(Material for the task Opens)

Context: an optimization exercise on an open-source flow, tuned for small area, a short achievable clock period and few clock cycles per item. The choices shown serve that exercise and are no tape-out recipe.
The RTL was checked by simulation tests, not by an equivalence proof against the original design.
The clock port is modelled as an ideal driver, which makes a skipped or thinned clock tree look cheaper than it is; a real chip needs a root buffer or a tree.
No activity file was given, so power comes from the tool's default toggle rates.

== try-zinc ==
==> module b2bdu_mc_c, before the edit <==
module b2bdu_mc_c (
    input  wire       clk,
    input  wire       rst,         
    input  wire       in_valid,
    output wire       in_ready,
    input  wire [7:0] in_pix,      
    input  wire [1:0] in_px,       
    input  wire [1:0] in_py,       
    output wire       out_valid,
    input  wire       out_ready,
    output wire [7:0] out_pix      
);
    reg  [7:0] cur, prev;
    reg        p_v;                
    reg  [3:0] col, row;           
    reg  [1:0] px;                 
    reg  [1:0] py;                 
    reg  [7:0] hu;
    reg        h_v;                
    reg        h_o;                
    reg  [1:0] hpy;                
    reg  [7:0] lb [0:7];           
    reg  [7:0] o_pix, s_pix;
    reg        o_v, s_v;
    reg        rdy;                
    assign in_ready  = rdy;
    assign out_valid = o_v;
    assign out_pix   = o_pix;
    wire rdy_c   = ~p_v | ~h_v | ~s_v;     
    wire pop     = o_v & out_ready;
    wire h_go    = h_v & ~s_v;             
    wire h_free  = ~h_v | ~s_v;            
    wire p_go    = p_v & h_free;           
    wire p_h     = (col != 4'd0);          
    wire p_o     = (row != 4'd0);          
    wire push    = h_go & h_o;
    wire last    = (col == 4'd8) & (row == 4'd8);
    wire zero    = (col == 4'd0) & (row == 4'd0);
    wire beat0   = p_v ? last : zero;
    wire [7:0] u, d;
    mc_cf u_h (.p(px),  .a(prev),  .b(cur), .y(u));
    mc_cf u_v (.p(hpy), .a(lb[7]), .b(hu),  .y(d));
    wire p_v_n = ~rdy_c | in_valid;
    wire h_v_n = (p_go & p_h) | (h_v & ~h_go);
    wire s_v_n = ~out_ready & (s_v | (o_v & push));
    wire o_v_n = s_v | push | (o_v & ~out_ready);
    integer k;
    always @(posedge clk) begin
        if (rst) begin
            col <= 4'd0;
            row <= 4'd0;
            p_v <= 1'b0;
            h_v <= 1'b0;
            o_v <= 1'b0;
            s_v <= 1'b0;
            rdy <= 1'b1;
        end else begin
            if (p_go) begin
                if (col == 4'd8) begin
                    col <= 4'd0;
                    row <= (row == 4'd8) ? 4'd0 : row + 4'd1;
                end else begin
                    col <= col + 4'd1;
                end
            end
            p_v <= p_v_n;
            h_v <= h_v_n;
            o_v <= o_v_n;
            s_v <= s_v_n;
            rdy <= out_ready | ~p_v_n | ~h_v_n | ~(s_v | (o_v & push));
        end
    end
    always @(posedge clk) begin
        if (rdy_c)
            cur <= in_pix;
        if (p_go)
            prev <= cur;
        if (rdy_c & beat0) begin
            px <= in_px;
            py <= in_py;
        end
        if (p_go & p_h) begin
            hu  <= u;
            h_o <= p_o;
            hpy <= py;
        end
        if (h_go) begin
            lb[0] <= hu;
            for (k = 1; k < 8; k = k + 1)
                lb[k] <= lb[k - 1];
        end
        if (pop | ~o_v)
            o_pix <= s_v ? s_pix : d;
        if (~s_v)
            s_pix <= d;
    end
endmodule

(Material for the task Closes)
(Material for the task Opens)

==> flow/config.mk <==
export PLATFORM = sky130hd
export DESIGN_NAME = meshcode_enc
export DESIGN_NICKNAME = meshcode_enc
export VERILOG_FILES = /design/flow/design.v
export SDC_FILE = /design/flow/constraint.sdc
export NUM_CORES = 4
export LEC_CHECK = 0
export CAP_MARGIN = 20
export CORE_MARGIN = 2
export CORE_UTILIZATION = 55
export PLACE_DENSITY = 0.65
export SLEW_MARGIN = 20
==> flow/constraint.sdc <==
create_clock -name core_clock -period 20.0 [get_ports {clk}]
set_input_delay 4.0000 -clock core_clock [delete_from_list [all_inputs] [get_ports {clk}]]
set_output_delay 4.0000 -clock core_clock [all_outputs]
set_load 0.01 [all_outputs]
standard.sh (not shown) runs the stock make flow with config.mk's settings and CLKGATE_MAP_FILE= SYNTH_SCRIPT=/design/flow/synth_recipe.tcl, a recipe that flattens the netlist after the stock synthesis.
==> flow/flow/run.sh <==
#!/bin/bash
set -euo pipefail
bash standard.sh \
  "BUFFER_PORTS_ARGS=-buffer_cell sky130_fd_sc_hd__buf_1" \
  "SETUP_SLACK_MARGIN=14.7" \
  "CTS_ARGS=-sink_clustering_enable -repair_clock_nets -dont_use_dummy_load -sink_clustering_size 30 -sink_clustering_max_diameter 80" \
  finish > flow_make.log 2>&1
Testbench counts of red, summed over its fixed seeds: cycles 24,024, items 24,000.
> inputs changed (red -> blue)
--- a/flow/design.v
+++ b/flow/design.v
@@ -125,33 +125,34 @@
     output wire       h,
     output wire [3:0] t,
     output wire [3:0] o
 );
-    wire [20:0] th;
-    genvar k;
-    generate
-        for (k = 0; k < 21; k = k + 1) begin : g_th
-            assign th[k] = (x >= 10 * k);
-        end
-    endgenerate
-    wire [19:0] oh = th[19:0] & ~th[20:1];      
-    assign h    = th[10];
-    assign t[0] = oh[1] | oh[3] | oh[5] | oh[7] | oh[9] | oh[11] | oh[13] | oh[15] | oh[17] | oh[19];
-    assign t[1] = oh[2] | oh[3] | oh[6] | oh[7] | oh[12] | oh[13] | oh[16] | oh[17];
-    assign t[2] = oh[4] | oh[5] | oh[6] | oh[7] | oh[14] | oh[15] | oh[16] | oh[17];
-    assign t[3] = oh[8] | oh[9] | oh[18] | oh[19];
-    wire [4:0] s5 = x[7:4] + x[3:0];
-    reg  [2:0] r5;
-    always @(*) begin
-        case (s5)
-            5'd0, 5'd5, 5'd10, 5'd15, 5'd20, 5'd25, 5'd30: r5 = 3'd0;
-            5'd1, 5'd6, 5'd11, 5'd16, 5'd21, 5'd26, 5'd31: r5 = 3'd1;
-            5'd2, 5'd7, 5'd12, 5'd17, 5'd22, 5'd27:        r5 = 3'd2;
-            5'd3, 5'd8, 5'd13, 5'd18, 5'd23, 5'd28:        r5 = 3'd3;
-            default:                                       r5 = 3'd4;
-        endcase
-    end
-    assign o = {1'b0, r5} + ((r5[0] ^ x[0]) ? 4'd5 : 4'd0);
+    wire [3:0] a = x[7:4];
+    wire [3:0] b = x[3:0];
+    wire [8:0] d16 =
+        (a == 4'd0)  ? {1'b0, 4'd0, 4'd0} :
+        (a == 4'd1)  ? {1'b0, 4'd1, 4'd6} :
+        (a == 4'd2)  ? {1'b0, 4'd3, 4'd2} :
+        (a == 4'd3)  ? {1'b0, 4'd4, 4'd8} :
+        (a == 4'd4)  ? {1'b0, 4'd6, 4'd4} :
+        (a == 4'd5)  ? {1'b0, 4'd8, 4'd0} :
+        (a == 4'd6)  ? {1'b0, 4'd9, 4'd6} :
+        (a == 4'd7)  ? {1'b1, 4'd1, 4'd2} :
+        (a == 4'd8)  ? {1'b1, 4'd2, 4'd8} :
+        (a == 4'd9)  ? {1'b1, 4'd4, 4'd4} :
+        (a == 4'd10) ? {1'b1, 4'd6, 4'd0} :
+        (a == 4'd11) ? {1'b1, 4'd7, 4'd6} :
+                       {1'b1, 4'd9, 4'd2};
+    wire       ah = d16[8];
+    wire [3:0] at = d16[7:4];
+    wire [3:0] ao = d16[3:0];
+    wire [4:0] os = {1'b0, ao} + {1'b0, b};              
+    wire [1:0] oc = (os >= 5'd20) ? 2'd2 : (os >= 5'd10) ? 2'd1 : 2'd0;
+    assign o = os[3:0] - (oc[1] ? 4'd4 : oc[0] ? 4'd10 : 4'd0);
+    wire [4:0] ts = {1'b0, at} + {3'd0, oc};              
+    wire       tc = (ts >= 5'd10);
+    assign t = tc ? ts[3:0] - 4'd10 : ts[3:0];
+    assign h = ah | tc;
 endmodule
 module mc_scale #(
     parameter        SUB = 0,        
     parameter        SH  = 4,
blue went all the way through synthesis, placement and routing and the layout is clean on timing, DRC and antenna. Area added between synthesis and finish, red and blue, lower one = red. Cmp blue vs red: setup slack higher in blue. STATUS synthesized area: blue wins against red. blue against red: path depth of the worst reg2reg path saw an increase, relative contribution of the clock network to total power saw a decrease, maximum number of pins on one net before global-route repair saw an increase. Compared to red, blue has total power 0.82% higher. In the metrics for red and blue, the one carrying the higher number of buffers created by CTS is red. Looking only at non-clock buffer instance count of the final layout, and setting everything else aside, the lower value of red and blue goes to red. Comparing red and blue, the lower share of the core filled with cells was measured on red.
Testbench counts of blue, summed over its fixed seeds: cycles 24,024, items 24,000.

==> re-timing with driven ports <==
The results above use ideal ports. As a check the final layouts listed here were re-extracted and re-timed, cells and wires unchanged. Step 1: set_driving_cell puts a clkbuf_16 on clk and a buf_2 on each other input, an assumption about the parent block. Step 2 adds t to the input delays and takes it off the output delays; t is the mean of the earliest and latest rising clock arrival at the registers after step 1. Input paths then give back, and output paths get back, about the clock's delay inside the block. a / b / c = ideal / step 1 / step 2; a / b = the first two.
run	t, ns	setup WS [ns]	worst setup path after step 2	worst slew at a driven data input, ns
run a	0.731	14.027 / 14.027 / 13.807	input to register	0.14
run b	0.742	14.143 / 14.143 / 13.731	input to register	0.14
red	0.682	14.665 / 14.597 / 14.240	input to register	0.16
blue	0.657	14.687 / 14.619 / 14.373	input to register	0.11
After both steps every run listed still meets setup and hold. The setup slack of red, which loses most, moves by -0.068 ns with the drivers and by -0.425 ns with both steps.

(Material for the task Closes)

## Problem to solve
Read through the entries above and copy each line that has the string "export" in it.

## Reply to the exercise
export PLATFORM = sky130hd
export DESIGN_NAME = meshcode_enc
export DESIGN_NICKNAME = meshcode_enc
export VERILOG_FILES = /design/flow/design.v
export SDC_FILE = /design/flow/constraint.sdc
export NUM_CORES = 4
export LEC_CHECK = 0
export CAP_MARGIN = 20
export CORE_MARGIN = 2
export CORE_UTILIZATION = 55
export PLACE_DENSITY = 0.65
export SLEW_MARGIN = 20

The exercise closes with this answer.